BEGIN Supplied entries

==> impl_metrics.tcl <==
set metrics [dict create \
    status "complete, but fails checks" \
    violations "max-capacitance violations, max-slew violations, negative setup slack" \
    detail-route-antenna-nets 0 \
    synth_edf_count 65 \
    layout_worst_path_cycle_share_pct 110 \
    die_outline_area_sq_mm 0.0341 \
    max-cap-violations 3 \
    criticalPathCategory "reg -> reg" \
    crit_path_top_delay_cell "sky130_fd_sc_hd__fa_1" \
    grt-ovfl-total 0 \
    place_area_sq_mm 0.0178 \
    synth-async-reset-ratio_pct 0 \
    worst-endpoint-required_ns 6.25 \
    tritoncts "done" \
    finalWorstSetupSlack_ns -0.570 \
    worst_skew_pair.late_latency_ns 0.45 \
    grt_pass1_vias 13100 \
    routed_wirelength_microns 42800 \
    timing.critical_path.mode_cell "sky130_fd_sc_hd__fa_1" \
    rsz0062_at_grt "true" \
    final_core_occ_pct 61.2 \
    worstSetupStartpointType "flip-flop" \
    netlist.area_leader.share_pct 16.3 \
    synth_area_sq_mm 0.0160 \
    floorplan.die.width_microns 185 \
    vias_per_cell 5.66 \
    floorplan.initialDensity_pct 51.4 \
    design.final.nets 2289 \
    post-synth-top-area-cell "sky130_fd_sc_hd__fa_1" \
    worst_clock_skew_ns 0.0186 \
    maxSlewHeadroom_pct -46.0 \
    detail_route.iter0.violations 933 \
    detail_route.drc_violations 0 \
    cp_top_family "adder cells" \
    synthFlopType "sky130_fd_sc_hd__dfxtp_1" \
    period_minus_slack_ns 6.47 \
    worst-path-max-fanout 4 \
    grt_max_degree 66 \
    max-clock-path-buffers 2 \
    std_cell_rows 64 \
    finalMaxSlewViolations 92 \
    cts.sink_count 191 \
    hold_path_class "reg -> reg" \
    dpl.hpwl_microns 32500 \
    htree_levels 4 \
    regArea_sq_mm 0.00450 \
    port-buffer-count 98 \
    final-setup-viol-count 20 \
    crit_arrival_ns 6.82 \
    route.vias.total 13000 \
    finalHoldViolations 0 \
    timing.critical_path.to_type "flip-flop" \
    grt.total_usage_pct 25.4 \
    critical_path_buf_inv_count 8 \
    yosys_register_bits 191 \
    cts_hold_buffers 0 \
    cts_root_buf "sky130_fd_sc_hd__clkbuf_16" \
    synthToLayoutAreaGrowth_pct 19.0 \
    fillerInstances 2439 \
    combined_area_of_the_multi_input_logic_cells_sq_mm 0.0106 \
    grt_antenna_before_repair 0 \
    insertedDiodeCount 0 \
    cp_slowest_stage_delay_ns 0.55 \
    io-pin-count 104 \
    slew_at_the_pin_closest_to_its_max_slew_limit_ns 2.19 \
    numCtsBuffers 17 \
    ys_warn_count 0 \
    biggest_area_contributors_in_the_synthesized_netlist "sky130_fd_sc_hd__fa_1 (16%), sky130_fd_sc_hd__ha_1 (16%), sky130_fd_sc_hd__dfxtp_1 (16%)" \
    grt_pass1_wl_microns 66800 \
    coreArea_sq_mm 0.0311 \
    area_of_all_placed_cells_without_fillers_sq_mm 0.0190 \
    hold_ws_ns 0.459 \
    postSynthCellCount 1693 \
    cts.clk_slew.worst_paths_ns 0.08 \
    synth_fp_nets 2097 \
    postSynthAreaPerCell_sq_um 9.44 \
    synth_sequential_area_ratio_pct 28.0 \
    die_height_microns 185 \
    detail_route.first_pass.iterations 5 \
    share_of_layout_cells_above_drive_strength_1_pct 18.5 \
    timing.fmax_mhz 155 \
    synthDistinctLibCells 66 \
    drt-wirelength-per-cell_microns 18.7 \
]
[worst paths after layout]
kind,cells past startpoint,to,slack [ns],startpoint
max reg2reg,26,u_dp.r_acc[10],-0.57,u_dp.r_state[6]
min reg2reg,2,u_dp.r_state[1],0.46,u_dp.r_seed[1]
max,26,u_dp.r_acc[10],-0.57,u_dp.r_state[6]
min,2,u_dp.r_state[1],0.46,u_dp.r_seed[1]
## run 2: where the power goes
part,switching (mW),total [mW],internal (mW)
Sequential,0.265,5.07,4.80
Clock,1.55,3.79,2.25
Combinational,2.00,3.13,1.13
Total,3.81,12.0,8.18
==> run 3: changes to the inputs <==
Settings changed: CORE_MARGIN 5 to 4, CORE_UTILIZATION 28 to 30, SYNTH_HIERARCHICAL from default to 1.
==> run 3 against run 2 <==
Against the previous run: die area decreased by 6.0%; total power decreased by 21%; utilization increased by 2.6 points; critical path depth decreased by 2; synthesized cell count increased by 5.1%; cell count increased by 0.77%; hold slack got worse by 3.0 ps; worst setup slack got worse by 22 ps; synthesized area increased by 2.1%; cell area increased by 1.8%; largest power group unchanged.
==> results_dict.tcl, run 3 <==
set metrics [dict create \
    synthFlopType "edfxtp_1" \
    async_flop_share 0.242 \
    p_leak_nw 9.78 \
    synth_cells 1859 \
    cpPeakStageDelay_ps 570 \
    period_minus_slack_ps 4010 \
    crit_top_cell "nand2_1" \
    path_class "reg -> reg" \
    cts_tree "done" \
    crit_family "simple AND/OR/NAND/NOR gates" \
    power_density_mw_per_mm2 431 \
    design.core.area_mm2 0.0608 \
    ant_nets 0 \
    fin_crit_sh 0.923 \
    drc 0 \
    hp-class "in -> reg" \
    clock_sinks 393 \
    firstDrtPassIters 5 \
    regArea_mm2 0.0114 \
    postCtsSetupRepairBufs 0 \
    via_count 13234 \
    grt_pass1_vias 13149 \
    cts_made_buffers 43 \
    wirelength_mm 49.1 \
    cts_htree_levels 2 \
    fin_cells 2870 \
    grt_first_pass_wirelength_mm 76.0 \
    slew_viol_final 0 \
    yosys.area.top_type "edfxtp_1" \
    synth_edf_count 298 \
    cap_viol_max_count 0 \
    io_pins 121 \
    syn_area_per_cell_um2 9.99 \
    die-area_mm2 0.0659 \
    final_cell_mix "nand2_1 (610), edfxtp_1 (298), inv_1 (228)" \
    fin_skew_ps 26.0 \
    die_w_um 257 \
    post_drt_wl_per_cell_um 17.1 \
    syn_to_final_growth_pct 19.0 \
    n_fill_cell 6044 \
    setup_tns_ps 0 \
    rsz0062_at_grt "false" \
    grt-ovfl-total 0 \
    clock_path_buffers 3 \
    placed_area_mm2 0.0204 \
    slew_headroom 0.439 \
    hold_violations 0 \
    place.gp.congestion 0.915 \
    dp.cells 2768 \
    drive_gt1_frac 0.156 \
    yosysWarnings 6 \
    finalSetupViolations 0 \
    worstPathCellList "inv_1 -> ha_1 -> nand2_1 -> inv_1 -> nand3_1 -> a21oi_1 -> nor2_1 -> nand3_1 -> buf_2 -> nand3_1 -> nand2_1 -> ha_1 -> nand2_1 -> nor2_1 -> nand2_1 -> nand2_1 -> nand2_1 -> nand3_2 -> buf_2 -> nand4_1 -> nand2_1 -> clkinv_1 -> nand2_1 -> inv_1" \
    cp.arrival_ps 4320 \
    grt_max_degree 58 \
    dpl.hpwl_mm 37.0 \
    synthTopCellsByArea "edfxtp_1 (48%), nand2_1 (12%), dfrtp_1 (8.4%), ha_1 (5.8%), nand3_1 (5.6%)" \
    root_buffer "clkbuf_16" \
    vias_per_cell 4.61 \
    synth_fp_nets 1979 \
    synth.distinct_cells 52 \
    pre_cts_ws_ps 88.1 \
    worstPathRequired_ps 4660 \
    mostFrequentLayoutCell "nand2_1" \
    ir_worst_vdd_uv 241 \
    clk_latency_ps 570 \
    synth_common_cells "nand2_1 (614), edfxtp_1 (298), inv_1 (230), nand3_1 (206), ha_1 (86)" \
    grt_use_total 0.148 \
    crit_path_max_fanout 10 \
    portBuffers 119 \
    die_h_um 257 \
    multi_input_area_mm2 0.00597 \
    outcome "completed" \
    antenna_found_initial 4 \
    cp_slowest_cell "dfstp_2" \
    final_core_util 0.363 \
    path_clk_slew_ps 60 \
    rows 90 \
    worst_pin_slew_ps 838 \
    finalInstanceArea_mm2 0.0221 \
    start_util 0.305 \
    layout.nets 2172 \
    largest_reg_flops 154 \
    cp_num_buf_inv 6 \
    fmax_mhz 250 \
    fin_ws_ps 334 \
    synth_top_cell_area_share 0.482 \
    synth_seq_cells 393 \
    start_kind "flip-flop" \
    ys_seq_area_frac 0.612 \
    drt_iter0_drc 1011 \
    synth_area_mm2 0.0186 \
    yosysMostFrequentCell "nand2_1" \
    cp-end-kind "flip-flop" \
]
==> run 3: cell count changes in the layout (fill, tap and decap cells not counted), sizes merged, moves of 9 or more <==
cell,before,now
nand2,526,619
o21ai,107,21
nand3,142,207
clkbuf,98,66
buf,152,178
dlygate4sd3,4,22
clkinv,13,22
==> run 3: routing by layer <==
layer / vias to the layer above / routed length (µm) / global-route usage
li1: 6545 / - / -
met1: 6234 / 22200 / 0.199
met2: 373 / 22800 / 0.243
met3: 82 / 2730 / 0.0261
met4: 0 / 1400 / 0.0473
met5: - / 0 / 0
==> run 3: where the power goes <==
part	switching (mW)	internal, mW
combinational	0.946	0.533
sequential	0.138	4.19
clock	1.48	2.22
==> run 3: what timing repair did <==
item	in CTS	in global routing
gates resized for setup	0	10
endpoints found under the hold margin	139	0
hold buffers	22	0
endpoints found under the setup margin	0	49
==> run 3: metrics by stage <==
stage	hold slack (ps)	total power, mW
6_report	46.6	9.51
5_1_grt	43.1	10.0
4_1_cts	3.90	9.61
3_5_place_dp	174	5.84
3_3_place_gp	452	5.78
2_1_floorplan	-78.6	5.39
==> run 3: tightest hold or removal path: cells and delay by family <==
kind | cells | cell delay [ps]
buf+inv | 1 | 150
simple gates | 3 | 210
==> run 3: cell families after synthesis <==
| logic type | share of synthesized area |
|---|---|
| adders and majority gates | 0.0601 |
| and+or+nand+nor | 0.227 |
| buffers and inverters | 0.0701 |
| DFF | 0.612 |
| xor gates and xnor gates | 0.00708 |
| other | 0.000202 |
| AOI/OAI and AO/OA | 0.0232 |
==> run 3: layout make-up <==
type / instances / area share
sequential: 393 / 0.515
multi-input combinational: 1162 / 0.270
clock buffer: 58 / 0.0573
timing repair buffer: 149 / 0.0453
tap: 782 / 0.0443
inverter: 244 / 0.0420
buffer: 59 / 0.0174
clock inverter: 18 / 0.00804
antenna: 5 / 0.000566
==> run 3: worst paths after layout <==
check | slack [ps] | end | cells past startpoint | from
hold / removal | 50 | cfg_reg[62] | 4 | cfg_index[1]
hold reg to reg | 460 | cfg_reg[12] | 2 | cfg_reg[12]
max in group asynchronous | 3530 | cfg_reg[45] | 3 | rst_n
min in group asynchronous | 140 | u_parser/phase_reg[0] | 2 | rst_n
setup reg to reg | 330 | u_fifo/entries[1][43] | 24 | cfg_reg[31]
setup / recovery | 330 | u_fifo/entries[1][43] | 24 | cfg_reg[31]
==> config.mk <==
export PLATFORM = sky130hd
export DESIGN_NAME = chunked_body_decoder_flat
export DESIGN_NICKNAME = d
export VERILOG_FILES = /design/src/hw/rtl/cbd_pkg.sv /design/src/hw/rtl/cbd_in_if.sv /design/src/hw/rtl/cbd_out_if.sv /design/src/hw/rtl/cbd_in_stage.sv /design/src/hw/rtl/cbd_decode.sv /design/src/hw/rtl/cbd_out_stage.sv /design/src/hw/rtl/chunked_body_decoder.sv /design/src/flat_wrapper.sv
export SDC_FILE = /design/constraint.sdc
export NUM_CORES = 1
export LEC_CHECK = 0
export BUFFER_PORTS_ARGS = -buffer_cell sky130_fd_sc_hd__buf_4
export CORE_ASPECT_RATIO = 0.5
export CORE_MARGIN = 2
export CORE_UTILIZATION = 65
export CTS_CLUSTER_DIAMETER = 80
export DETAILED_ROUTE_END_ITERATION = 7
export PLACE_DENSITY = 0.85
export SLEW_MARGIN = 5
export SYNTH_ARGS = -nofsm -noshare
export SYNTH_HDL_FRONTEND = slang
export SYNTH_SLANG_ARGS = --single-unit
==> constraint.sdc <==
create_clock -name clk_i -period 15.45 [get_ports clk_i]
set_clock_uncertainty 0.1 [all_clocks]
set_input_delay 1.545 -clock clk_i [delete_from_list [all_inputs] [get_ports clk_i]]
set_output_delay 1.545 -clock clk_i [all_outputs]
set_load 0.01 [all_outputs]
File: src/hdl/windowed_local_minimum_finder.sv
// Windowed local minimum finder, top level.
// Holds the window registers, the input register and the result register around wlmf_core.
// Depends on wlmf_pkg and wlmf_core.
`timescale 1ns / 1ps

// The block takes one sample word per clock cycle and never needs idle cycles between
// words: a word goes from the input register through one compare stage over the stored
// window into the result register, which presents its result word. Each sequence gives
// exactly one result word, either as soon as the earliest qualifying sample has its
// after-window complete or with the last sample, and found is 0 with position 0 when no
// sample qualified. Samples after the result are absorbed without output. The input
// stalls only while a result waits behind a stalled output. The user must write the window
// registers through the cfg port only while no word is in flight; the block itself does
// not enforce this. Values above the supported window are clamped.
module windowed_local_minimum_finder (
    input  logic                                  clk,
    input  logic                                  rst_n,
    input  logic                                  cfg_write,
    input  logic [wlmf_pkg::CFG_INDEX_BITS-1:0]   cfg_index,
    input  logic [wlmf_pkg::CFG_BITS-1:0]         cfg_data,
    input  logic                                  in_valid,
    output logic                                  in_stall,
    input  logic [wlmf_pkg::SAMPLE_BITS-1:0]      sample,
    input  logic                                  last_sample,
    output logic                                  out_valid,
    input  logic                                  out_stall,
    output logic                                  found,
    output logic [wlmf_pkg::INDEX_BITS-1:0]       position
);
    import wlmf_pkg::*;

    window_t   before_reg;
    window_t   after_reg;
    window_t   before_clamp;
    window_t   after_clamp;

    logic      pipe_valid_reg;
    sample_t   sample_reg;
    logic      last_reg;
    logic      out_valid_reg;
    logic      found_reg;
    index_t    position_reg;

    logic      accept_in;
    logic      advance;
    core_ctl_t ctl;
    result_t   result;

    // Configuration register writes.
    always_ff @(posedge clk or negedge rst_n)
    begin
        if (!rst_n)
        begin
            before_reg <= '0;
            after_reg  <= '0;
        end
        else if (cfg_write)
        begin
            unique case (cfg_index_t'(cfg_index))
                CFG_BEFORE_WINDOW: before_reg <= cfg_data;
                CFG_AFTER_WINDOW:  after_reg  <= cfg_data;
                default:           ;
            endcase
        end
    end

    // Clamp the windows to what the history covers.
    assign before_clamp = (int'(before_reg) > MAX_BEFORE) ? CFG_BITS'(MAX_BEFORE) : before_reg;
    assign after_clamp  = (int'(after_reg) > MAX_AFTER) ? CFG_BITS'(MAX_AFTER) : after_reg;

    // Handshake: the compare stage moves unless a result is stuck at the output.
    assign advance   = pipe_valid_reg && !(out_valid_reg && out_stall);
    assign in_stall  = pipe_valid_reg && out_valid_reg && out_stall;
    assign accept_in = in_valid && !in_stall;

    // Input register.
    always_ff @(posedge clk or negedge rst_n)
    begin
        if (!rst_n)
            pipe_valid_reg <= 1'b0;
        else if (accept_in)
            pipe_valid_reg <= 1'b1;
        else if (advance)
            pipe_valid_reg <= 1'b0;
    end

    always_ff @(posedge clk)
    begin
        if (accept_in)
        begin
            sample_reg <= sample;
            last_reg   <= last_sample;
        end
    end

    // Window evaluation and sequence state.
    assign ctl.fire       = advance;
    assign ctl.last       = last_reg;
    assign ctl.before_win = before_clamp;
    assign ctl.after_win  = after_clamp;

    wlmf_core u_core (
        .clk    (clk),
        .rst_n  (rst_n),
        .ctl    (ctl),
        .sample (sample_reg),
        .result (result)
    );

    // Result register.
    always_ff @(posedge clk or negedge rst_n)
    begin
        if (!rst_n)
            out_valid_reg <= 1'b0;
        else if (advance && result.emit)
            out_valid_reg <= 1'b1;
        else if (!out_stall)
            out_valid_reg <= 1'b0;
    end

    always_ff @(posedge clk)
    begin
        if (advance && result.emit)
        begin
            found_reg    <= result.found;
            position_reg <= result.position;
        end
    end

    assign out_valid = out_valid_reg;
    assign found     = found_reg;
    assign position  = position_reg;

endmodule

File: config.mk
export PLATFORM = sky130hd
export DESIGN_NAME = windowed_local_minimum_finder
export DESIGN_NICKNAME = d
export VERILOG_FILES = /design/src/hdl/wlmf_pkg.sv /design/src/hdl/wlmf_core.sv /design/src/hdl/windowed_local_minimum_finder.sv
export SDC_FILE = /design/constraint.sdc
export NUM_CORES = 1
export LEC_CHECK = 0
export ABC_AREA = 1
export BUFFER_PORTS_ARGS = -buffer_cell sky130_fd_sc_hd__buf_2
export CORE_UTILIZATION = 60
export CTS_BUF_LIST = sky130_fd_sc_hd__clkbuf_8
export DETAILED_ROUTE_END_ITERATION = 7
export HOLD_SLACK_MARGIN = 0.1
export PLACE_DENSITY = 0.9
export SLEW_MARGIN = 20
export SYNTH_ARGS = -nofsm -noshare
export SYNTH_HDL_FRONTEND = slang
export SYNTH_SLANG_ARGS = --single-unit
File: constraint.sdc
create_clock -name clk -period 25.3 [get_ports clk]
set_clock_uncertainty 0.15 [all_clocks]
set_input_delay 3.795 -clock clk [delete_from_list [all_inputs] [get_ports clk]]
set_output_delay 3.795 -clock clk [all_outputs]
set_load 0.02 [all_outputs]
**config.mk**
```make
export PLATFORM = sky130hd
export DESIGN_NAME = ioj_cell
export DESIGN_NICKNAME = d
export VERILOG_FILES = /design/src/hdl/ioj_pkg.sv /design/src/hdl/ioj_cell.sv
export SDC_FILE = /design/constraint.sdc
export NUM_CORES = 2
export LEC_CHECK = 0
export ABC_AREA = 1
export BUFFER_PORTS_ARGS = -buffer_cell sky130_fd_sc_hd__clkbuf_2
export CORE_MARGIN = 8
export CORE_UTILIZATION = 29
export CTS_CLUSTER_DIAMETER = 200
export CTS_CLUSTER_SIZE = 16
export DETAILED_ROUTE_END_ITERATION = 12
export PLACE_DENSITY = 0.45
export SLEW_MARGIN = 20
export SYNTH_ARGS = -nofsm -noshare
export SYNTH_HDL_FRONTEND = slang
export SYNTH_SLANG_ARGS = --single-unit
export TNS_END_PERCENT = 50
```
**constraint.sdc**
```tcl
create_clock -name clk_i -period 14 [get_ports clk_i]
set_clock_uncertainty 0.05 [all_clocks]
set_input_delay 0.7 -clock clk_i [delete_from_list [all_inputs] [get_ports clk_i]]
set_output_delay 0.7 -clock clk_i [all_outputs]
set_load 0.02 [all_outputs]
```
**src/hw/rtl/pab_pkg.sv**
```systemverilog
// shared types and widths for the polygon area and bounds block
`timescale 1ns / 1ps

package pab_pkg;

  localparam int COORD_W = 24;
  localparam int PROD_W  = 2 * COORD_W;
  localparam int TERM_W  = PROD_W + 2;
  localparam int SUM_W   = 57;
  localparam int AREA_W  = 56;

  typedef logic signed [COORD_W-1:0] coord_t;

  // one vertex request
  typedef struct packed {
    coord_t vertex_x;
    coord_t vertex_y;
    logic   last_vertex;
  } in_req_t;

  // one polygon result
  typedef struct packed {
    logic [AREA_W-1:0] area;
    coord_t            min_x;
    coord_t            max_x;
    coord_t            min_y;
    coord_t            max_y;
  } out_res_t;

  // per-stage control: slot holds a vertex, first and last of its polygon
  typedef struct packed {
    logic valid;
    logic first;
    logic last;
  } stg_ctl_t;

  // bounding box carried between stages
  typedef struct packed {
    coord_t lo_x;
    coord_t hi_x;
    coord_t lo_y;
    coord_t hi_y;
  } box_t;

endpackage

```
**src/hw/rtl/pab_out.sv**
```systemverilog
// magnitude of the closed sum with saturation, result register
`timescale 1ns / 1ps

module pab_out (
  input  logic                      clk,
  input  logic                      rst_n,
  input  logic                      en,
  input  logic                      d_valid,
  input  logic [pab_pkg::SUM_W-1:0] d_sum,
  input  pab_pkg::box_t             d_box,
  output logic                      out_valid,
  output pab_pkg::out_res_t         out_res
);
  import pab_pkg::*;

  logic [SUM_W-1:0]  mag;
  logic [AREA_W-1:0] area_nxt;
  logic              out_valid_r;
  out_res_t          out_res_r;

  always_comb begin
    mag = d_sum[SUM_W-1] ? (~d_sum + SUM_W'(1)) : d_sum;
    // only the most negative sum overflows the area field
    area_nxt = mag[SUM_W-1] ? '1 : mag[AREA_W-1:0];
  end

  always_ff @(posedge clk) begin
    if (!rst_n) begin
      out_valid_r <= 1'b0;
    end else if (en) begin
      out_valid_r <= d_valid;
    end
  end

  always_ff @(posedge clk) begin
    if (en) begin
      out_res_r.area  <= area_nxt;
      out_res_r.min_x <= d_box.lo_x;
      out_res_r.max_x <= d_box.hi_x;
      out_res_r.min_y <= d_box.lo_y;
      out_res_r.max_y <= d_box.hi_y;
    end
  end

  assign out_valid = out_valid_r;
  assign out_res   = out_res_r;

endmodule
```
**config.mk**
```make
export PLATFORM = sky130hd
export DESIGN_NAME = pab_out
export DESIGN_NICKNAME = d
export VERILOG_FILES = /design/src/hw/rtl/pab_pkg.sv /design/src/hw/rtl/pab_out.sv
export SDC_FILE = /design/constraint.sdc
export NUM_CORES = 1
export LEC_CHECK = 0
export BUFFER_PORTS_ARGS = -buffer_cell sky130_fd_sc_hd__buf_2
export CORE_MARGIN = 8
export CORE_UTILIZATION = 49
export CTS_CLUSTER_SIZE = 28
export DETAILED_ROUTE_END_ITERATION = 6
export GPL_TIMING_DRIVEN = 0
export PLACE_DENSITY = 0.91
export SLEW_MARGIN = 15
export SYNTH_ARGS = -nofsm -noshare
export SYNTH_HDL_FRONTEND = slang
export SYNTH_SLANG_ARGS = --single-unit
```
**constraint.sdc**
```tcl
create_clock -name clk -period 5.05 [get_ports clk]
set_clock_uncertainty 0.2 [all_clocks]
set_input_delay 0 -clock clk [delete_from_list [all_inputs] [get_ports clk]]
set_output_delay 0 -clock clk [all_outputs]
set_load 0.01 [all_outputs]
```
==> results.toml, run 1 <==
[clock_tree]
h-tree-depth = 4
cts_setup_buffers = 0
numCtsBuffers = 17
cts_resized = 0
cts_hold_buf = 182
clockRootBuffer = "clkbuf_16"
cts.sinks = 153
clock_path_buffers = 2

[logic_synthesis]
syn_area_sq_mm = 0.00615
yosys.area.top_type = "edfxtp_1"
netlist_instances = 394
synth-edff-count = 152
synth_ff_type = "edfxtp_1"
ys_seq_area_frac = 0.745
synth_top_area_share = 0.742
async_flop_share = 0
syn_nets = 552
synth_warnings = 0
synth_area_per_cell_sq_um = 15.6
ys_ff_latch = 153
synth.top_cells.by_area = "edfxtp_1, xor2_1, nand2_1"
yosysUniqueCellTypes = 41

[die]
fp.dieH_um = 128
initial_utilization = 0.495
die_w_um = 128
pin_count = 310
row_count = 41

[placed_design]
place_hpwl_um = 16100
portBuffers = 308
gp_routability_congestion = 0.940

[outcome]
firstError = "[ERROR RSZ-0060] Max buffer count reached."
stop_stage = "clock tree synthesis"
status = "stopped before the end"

END Supplied entries

About this exercise: For this exercise, repeat exactly the lines of the data above from the one with "gates | 0.0601 |" down to the one with "sequential: 393 / 0.515", both end lines included.

Written solution:
| adders and majority gates | 0.0601 |
| and+or+nand+nor | 0.227 |
| buffers and inverters | 0.0701 |
| DFF | 0.612 |
| xor gates and xnor gates | 0.00708 |
| other | 0.000202 |
| AOI/OAI and AO/OA | 0.0232 |
==> run 3: layout make-up <==
type / instances / area share
sequential: 393 / 0.515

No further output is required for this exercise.